As a Cloud Machine Learning Engineer, you will play a critical role in ensuring customers have the best experience moving to the Google Cloud Machine Learning (ML) suite of products. You will design and implement machine learning solutions for customer use cases, leveraging core Google products including TensorFlow, DataFlow, and CloudML Engine.
You will work with customers to identify opportunities to apply ML in their business, and will travel to customer sites to deploy solutions and deliver workshops designed to educate and empower customers to realize the full potential of Google Cloud. You will have access to Google’s incredible technology to monitor application performance, debug and troubleshoot product code, and address customer and partner needs.
The Google Cloud Platform team helps customers transform and evolve their business through the use of Google’s global network, web-scale data centers and software infrastructure. As part of an entrepreneurial team in this rapidly growing business, you will help shape the future of businesses of all sizes use technology to connect with customers, employees and partners.
- Act as a trusted technical advisor to customers and solve complex Machine Learning challenges.
- Create and deliver best practices recommendations, tutorials, blog articles, sample code, and technical presentations adapting to different levels of key business and technical stakeholders.
- Travel up to 30% of the time.
- Communicate effectively via video conferencing for meetings, technical reviews and onsite delivery activities.
- BA/BS degree in Computer Science, Mathematics or related technical field, or equivalent practical experience.
- Experience building machine learning solutions.
- Experience writing software in one or more languages such as Python, Scala, R and/or similar. Experience working with data structures, algorithms and software design.
- Experience working with technical customers.

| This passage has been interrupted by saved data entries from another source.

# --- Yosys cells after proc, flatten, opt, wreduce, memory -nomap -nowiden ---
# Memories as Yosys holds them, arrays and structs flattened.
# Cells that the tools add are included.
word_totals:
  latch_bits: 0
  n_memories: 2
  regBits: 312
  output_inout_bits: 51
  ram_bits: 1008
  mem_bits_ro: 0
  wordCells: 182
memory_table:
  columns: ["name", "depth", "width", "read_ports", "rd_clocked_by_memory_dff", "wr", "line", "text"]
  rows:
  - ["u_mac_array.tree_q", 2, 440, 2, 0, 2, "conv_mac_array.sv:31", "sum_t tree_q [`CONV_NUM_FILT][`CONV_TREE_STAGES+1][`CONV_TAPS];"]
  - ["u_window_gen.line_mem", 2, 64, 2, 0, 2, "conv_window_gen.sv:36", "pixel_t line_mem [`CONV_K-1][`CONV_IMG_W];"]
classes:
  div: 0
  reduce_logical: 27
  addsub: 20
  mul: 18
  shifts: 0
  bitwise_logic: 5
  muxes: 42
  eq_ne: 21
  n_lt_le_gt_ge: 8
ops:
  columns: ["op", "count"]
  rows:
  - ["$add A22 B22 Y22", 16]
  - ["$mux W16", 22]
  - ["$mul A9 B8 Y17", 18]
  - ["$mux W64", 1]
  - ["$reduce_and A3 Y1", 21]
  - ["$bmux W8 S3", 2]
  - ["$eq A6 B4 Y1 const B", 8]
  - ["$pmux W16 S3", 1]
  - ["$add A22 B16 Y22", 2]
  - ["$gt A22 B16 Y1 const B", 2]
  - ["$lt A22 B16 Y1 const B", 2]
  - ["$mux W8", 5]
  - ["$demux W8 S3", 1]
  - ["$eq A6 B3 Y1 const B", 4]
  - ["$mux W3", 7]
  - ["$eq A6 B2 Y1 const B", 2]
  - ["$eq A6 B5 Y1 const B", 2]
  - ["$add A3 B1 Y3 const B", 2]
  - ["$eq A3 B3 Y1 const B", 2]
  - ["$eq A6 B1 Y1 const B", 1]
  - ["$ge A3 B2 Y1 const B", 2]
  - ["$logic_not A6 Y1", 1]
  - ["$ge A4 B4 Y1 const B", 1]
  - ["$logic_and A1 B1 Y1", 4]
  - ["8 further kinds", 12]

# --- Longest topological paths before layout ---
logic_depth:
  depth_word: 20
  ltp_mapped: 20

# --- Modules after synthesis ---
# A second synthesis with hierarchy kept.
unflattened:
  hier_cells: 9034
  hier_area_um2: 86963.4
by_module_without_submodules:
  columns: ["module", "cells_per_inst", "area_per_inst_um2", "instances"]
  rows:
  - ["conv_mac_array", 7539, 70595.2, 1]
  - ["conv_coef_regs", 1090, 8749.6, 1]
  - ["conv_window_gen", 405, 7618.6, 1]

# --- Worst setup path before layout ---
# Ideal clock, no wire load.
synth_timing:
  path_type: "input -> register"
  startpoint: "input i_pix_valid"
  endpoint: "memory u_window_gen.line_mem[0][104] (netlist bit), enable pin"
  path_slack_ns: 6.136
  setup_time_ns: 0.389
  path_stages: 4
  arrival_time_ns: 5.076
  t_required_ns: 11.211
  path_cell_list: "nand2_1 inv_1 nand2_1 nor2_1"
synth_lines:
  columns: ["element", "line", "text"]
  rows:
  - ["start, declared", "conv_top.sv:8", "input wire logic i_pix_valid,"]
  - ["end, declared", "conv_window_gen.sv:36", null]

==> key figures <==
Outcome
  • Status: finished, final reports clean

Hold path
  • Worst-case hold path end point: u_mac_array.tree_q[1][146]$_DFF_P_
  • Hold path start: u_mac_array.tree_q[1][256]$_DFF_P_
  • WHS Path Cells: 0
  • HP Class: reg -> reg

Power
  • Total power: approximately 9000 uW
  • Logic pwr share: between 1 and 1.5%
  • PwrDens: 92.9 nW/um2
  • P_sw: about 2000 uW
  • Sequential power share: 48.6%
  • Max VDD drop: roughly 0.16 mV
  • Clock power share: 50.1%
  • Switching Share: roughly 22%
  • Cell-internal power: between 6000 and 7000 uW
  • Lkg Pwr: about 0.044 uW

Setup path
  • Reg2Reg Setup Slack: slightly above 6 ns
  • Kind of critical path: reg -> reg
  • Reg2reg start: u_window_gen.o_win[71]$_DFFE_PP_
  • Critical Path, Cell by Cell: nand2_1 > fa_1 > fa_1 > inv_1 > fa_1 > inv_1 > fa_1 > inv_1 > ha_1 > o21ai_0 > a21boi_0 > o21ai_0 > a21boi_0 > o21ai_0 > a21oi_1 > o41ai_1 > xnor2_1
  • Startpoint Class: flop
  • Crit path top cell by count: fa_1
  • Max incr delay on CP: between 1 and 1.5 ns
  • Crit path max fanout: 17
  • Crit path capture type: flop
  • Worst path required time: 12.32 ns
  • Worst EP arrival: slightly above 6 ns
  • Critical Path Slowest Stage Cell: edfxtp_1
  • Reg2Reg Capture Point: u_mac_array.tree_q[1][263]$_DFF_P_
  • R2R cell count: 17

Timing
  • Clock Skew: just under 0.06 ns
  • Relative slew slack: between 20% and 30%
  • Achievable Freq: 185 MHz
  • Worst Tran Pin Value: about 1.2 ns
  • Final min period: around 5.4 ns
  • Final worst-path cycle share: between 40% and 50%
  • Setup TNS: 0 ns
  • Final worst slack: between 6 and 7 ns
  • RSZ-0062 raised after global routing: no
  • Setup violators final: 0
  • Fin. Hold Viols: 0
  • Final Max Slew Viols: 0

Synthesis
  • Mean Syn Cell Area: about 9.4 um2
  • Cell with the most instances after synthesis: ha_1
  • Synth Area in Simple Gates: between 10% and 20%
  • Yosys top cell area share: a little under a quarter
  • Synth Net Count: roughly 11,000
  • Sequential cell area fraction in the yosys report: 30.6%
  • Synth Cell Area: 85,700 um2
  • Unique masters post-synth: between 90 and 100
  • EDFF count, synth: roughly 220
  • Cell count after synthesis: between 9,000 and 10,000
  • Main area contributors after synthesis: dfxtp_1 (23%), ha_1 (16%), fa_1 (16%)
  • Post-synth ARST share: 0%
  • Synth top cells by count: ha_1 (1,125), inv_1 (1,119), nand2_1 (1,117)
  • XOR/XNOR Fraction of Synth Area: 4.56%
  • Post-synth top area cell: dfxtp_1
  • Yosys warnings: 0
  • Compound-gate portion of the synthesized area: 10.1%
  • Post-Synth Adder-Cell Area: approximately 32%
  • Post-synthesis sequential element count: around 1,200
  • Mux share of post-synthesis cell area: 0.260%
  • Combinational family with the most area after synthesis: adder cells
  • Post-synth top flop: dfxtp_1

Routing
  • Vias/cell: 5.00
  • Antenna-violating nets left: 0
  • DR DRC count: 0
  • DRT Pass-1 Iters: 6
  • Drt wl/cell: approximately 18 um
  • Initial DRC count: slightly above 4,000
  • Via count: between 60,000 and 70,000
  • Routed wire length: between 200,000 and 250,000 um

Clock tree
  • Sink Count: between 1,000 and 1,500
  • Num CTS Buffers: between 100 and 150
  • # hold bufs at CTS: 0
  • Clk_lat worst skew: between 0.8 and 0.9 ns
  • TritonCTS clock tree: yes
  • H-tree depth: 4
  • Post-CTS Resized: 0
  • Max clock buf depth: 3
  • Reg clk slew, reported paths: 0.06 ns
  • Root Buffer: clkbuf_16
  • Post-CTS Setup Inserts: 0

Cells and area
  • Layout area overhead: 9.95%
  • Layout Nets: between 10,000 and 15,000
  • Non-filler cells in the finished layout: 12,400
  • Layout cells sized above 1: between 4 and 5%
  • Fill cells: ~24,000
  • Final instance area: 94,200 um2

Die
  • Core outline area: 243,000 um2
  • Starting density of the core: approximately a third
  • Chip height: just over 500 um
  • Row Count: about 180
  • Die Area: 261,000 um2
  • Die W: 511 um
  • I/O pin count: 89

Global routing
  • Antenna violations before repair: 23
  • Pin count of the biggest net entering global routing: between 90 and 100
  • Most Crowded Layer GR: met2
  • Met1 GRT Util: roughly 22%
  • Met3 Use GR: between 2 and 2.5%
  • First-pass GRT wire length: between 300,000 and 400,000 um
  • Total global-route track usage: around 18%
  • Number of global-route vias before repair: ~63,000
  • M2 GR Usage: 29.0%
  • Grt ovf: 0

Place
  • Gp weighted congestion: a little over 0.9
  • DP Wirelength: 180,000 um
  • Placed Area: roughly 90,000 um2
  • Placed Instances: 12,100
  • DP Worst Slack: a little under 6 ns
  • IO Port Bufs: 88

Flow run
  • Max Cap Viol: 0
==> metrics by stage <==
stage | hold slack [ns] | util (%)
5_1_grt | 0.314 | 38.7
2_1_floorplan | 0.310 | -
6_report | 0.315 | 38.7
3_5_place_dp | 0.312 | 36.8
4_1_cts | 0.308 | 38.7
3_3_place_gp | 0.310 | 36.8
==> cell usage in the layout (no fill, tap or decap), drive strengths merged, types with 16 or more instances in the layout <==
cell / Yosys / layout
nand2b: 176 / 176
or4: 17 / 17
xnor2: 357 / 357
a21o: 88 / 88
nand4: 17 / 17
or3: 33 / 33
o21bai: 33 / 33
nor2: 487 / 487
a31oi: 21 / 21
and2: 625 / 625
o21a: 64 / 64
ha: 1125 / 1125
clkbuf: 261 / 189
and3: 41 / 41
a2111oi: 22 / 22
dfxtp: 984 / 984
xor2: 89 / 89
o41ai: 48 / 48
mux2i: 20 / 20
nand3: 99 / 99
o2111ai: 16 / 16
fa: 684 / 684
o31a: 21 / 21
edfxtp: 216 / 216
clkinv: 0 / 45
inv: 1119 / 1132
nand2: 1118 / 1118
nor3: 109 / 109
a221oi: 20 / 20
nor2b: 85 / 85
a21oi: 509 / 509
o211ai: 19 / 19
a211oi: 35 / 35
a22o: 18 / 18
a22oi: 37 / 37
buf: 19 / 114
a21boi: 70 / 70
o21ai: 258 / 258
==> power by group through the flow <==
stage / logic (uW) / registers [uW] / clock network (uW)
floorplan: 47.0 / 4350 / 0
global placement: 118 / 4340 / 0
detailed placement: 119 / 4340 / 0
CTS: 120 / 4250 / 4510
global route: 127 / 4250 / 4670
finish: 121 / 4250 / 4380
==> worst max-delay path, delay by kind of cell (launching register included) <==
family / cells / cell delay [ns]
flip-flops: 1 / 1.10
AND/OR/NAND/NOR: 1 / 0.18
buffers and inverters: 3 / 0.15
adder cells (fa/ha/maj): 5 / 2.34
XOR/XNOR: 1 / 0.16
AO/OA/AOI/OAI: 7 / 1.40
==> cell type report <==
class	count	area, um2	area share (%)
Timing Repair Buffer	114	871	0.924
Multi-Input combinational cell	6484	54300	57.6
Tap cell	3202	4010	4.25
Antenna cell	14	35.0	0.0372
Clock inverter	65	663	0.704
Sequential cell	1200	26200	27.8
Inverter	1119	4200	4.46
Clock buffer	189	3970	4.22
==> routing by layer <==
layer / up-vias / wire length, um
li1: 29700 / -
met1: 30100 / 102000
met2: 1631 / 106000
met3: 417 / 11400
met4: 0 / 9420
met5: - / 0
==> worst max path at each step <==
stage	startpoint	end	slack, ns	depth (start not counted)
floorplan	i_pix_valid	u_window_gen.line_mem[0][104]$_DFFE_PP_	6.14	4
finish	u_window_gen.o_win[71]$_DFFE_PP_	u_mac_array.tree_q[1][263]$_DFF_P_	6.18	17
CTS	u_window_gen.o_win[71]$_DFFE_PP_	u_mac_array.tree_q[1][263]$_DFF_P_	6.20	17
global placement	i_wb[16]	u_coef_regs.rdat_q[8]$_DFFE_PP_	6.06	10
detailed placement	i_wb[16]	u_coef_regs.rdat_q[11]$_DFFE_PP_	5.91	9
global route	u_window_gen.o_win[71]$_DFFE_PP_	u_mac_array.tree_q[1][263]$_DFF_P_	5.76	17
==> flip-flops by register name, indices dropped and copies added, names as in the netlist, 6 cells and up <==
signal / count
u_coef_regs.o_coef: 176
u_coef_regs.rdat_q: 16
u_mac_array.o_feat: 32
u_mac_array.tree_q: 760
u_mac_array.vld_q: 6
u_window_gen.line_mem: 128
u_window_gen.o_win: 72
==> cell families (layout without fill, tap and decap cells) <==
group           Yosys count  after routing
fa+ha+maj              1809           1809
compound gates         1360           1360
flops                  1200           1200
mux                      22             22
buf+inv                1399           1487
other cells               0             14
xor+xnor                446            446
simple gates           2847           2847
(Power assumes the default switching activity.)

- Experience working with recommendation engines, data pipelines and/or distributed machine learning.
- Experience with deep learning frameworks (such as l, Torch, Caffe, Theano, etc).
- Experience in technical consulting.
- Knowledge of data warehousing concepts, including data warehouse technical architectures, infrastructure components, ETL/ELT and reporting/analytic tools and environments (such as Apache Beam, Hadoop, Spark, Pig, Hive, MapReduce, Flume).